Vickers was involved in the production of numerous firearms. The British tested John Pedersen's design for a semi-automatic rifle between World War I and World War II. Vickers made a British version of the rifle, and their version of the Pedersen rifle usually goes by the name "Vickers Pedersen Rifle". The company was also involved in the manufacture of 6,000–10,000 Luger pistols in 1922–24. These 1906 pattern pistols were in 9 mm calibre and part of a contract for the Dutch military. The Lugers are identifiable by the inscription "Vickers Ltd" on the forward toggle link.

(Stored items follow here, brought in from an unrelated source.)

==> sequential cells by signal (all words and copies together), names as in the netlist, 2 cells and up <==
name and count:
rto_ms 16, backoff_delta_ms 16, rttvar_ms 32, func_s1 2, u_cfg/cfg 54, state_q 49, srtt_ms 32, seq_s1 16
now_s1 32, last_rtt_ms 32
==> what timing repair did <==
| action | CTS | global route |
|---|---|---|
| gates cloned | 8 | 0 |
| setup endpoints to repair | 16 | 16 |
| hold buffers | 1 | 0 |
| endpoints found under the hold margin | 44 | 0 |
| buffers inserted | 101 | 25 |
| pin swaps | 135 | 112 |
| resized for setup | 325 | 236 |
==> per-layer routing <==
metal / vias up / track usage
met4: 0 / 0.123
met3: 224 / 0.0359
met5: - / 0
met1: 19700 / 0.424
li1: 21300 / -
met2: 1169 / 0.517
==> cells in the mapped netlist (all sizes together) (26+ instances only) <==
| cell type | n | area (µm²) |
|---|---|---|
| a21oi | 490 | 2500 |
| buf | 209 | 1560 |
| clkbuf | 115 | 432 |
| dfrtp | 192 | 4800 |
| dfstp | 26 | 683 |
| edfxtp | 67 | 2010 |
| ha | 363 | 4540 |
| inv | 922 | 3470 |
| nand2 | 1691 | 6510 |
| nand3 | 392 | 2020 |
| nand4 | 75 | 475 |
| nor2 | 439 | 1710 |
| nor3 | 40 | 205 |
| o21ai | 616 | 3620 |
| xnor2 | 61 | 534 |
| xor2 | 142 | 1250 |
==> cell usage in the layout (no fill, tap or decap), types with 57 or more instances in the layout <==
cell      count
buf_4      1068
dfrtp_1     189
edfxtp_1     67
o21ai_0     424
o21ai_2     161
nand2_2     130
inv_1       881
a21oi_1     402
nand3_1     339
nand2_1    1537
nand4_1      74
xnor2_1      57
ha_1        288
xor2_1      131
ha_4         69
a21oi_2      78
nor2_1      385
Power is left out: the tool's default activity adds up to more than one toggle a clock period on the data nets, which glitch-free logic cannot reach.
==> src/sv/oal_ctrl.sv <==
// Controller state machine that sequences each request through the datapath.
module oal_ctrl (
   input  logic                   clock,
   input  logic                   reset,
   input  logic                   start,
   input  oal_pkg::dp_status_type stat,
   output oal_pkg::dp_cmd_type    cmd,
   output logic                   busy,
   output logic                   rsp_valid
);
   import oal_pkg::*;

   typedef enum logic [2:0] {
      S_IDLE,
      S_DECODE,
      S_SCAN,
      S_TAKE,
      S_SHIFT,
      S_DRAIN,
      S_FINISH
   } state_type;

   state_type state_ff, state_in;
   logic      done_ff, done_in;

   assign busy = (state_ff != S_IDLE);
   assign rsp_valid = done_ff;

   always_comb begin
      state_in = state_ff;
      done_in = 1'b0;
      cmd.op = DP_NONE;
      cmd.code = ST_OK;
      unique case (state_ff)
         S_IDLE: begin
            if (start) begin
               cmd.op = DP_LOAD;
               state_in = S_DECODE;
            end
         end
         S_DECODE: begin
            state_in = S_IDLE;
            done_in = 1'b1;
            case (stat.op)
               OP_CLEAR: cmd.op = DP_CLEAR;
               OP_INSERT: begin
                  if (stat.full) begin
                     cmd.op = DP_REPORT;
                     cmd.code = ST_FULL;
                  end else begin
                     cmd.op = DP_UP_INIT;
                     state_in = S_SHIFT;
                     done_in = 1'b0;
                  end
               end
               OP_FIND, OP_DELETE_VALUE: begin
                  if (stat.empty) begin
                     cmd.op = DP_REPORT;
                     cmd.code = ST_NOT_FOUND;
                  end else begin
                     cmd.op = DP_SCAN_INIT;
                     state_in = S_SCAN;
                     done_in = 1'b0;
                  end
               end
               OP_DELETE_POS: begin
                  if (stat.pos_ok) begin
                     cmd.op = DP_POS_READ;
                     state_in = S_TAKE;
                     done_in = 1'b0;
                  end else begin
                     cmd.op = DP_REPORT;
                     cmd.code = ST_RANGE;
                  end
               end
               default: cmd.op = DP_REPORT;
            endcase
         end
         S_SCAN: begin
            if (stat.match) begin
               if (stat.op == OP_FIND) begin
                  cmd.op = DP_FOUND;
                  state_in = S_IDLE;
                  done_in = 1'b1;
               end else begin
                  cmd.op = DP_TAKE;
                  state_in = S_SHIFT;
               end
            end else if (stat.scan_last) begin
               cmd.op = DP_REPORT;
               cmd.code = ST_NOT_FOUND;
               state_in = S_IDLE;
               done_in = 1'b1;
            end else begin
               cmd.op = DP_SCAN_STEP;
            end
         end
         S_TAKE: begin
            cmd.op = DP_TAKE;
            state_in = S_SHIFT;
         end
         S_SHIFT: begin
            if (stat.no_shift) begin
               cmd.op = DP_FINISH;
               state_in = S_IDLE;
               done_in = 1'b1;
            end else begin
               cmd.op = DP_STEP;
               if (stat.ptr_at_stop) begin
                  state_in = S_DRAIN;
               end
            end
         end
         S_DRAIN: begin
            cmd.op = DP_DRAIN;
            state_in = S_FINISH;
         end
         S_FINISH: begin
            cmd.op = DP_FINISH;
            state_in = S_IDLE;
            done_in = 1'b1;
         end
         default: state_in = S_IDLE;
      endcase
   end

   always_ff @(posedge clock) begin
      if (reset) begin
         state_ff <= S_IDLE;
         done_ff <= 1'b0;
      end else begin
         state_ff <= state_in;
         done_ff <= done_in;
      end
   end

endmodule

In the interwar period Vickers worked on several tank designs. Medium Mark I and Mark II were adopted by the British Army. The Vickers 6-Ton tank was the most successful, being exported or built by other nations under licence. The Vickers A1E1 Independent tank design was never put into production but credited with influencing other nations. During the Second World War, Vickers built large guns and tanks; the Valentine tank was a design that they had developed privately.
Airships
Vickers began work on Britain's first rigid airship in mid-1909 in Cavendish Dock, Cumbria. Through a lack of experience HMA No. 1, then the largest airship, broke up on its second trip out of a floating hangar on the evening of 23 September 1911. Further designs and difficulties followed, although non-rigid machines including "Sea Scouts" proved generally less troublesome than the larger rigid examples.For their second attempt at rigid airships, a team was formed with H B Pratt as "Chief Draughtsmen, Airships". Pratt had left Vickers in 1912 to work for J. Samuel White at Cowes. When he was persuaded to return to Vickers, he brought with him a colleague, Barnes Wallis, to be his assistant. The pair worked incognito from London where they were supplied with the latest intelligence on German rigid airships, such as the LZ.216, and information freely provided by the German manufacturers of non-rigid airships. Some models featured floating cars slung beneath them. Much experience in mooring techniques and swivelling motors was gathered despite the pressures of wartime. The last airship built at the Walney Island hangar was a small non-rigid reconnaissance machine for the Japanese government that first flew on 27 April 1921.
A subsidiary called the Airship Guarantee Company Limited was formed under Sir Dennis Burney from 29 November 1923 specifically to participate in the building of a massive six-engined experimental airship, the R100, in competition with the government-built R101 as part of the Imperial Airship Scheme. Their buildings were at Howden in Yorkshire. Barnes Wallis and Nevil Shute Norway were on the design team. The R100 first flew on 16 December 1929 and achieved some trans-Atlantic flights before the airship scheme was stopped following the disastrous crash of the R101 in France. The R100 was scrapped in November 1931 by Elton, Levy and Company.
- HMA No. 1
- No. 9r
- 23 class airship
- * No. 23r
- * R26
- SS class blimp
- R80
- R100
Aircraft
Vickers brand aircraft were produced from 1911 to 1965, when BAC ended the name.
Like many other British manufacturers, an enterprise in Canada was set up; Canadian Vickers Limited. This company ceased operations in 1944. Canadair was founded shortly after by former Canadian Vickers employees and later absorbed into Bombardier Aerospace.